At $n = 20$ with heavy-tailed Airbnb prices, the bootstrap distribution is clearly skewed right — the normal approximation would give a misleading CI. By $n = 500$, the CLT has had enough data to produce a roughly normal shape.

“When in doubt, bootstrap. It’s slower but honest.”

Key takeaways

Bootstrap: resample with replacement to estimate uncertainty. Works for any statistic — means, medians, regression coefficients, anything. The bootstrap generalizes to regression coefficients (Chapter 12) and beyond.
The CLT explains why bootstrap distributions often look normal — at least for means and other “average-like” statistics.
Normal approximation: a fast, analytical shortcut when the CLT applies (large $n$, well-behaved data, mean-like statistics). Replace 10,000 resamples with $\hat{\theta} \pm 1.96 \cdot \text{SE}$.
When the CLT fails (median, heavy tails, small $n$), the bootstrap is the fallback. It’s slower but always works.
Next: Chapter 9 asks “is the treatment effect real or could it be zero?” — introducing permutation tests and hypothesis testing.

Study guide

Key ideas

Estimand — the quantity you want to know (e.g., the true treatment effect).
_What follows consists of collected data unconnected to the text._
### src/rtl/core/quantized_diamond_angle_top.sv
// Quantized diamond angle: top level, chain of entry, divider and output cells.
// Depends on qda_pkg, qda_front, qda_div_cell, qda_map.
//
// Usage:
//   Request word: req_func (0 heading, 48 steps; 1 roll, 60 steps) and the two
//   signed 16-bit components. Taken when req_valid and req_ready are high.
//   Response word: rsp_angle_step, taken when rsp_valid and rsp_ready are high.
//   Pipeline: eight register cells (one entry cell, six divider cells each
//   resolving one quotient bit, one output cell); an accepted word moves
//   through them in that order, and rsp_valid rises when it reaches the output cell.
//   Throughput: one word per cycle while rsp_ready stays high; each cell is a
//   register stage that passes its word on every cycle its neighbor can take it.
//   Stall: each cell is ready when empty or when its neighbor is ready, so a
//   stalled receiver fills the chain bubble by bubble; req_ready drops only
//   when all eight cells hold words.
//   Reset: synchronous, clears all cell valid flags; no words in flight.
module quantized_diamond_angle_top (
   input  logic                       clock,
   input  logic                       reset,
   input  logic                       req_valid,
   output logic                       req_ready,
   input  logic                       req_func,
   input  logic signed [15:0]         req_first_component,
   input  logic signed [15:0]         req_second_component,
   output logic                       rsp_valid,
   input  logic                       rsp_ready,
   output logic [qda_pkg::STEP_W-1:0] rsp_angle_step
);
   import qda_pkg::*;

   logic          valid_c [DIV_STEPS+1];
   logic          ready_c [DIV_STEPS+1];
   cell_word_type word_c  [DIV_STEPS+1];

   qda_front u_front (
      .clock     (clock),
      .reset     (reset),
      .in_valid  (req_valid),
      .in_ready  (req_ready),
      .in_func   (req_func),
      .in_a      (req_first_component),
      .in_b      (req_second_component),
      .out_valid (valid_c[0]),
      .out_ready (ready_c[0]),
      .out_word  (word_c[0])
   );

   for (genvar i = 0; i < DIV_STEPS; i++) begin : g_cell
      qda_div_cell u_cell (
         .clock     (clock),
         .reset     (reset),
         .in_valid  (valid_c[i]),
         .in_ready  (ready_c[i]),
         .in_word   (word_c[i]),
         .out_valid (valid_c[i+1]),
         .out_ready (ready_c[i+1]),
         .out_word  (word_c[i+1])
      );
   end

   qda_map u_map (
      .clock     (clock),
      .reset     (reset),
      .in_valid  (valid_c[DIV_STEPS]),
      .in_ready  (ready_c[DIV_STEPS]),
      .in_word   (word_c[DIV_STEPS]),
      .out_valid (rsp_valid),
      .out_ready (rsp_ready),
      .out_step  (rsp_angle_step)
   );
endmodule
$ cat src/rtl/tcw_pkg.sv
// ----------------------------------------------------------------------------
// tcw_pkg: shared definitions for the text console writer
// Command and result kind codes, screen geometry and the digit character map.
// ----------------------------------------------------------------------------
package tcw_pkg;

  localparam int COLUMNS    = 80;
  localparam int ROWS       = 25;
  localparam int MAX_DIGITS = 32;

  localparam int COL_W  = 7;
  localparam int ROW_W  = 5;
  localparam int BASE_W = 6;
  localparam int VAL_W  = 32;

  // Digit store addressing and fill count.
  localparam int DIG_AW = $clog2(MAX_DIGITS);
  localparam int DIG_CW = $clog2(MAX_DIGITS + 1);

  // The divider retires this many quotient bits per cycle.
  localparam int BITS_PER_STEP = 4;
  localparam int DIV_STEPS     = VAL_W / BITS_PER_STEP;
  localparam int STEP_W        = $clog2(DIV_STEPS);

  localparam logic [1:0] CMD_PUT_CHAR = 2'd0;
  localparam logic [1:0] CMD_PUT_NUM  = 2'd1;
  localparam logic [1:0] CMD_CLEAR    = 2'd2;
  localparam logic [1:0] CMD_CURSOR   = 2'd3;

  localparam logic [1:0] KIND_CELL   = 2'd0;
  localparam logic [1:0] KIND_CLEAR  = 2'd1;
  localparam logic [1:0] KIND_CURSOR = 2'd2;

  localparam logic [7:0] CHAR_NEWLINE = 8'h0a;
  localparam logic [7:0] CHAR_ZERO    = 8'h30;
  // Letters start at 'a' for digit ten.
  localparam logic [7:0] CHAR_ALPHA   = 8'h57;

  localparam logic [BASE_W-1:0] BASE_MIN = 6'd2;
  localparam logic [BASE_W-1:0] BASE_MAX = 6'd36;

  localparam logic [7:0] COLOR_RESET = 8'h07;

  typedef logic [COL_W-1:0] col_t;
  typedef logic [ROW_W-1:0] row_t;

  function automatic logic [7:0] digit_char(input logic [BASE_W-1:0] d);
    logic [7:0] d8;
    d8 = {2'b00, d};
    if (d < 6'd10) begin
      digit_char = CHAR_ZERO + d8;
    end else begin
      digit_char = CHAR_ALPHA + d8;
    end
  endfunction

endpackage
Estimator — the procedure you use to approximate it (e.g., difference in sample means). Estimate — the specific number you get from one sample (e.g., ~50 CD4 cells).
Bootstrap — resample with replacement from the observed data to approximate the sampling distribution.
Confidence interval — an interval that captures the middle 95% of the bootstrap distribution (percentile method: 2.5th and 97.5th percentiles). A 95% CI means roughly 95% of such intervals would contain the true parameter.
Central Limit Theorem (CLT) — for large $n$, the sample mean is approximately Normal$(\mu, \sigma/\sqrt{n})$.
Standard error (SE) — the standard deviation of a statistic’s sampling distribution; for the mean, SE $= \sigma / \sqrt{n}$.
Normal approximation — using $\hat{\theta} \pm 1.96 \cdot \text{SE}$ instead of bootstrapping.
iid (independent and identically distributed) — each observation drawn from the same distribution, independently of the others.
Sampling distribution — the distribution of a statistic across all possible samples from the population. The bootstrap approximates the sampling distribution by resampling from the observed data.
The CLT explains why bootstrap distributions of means look normal: averaging many independent things produces normality.
The normal approximation replaces 10,000 resamples with a single formula — when the CLT applies.
When the CLT doesn’t apply (median, heavy tails, small $n$), the bootstrap is more reliable.

Computational tools

np.random.choice(data, size=n, replace=True) — one bootstrap resample
np.percentile(bootstrap_dist, [2.5, 97.5]) — 95% bootstrap CI
norm.pdf(x, mu, sigma) — normal density overlay
List comprehension [f(resample) for _ in range(B)] — repeat bootstrap $B$ times

For the quiz

You are responsible for: the bootstrap procedure (resample with replacement, compute statistic, repeat), the percentile CI, the CLT statement, the SE formula for the mean, and when the normal approximation works vs fails. You are NOT responsible for: proving the CLT, bootstrap theory (Efron), or deriving the SE formula for the median.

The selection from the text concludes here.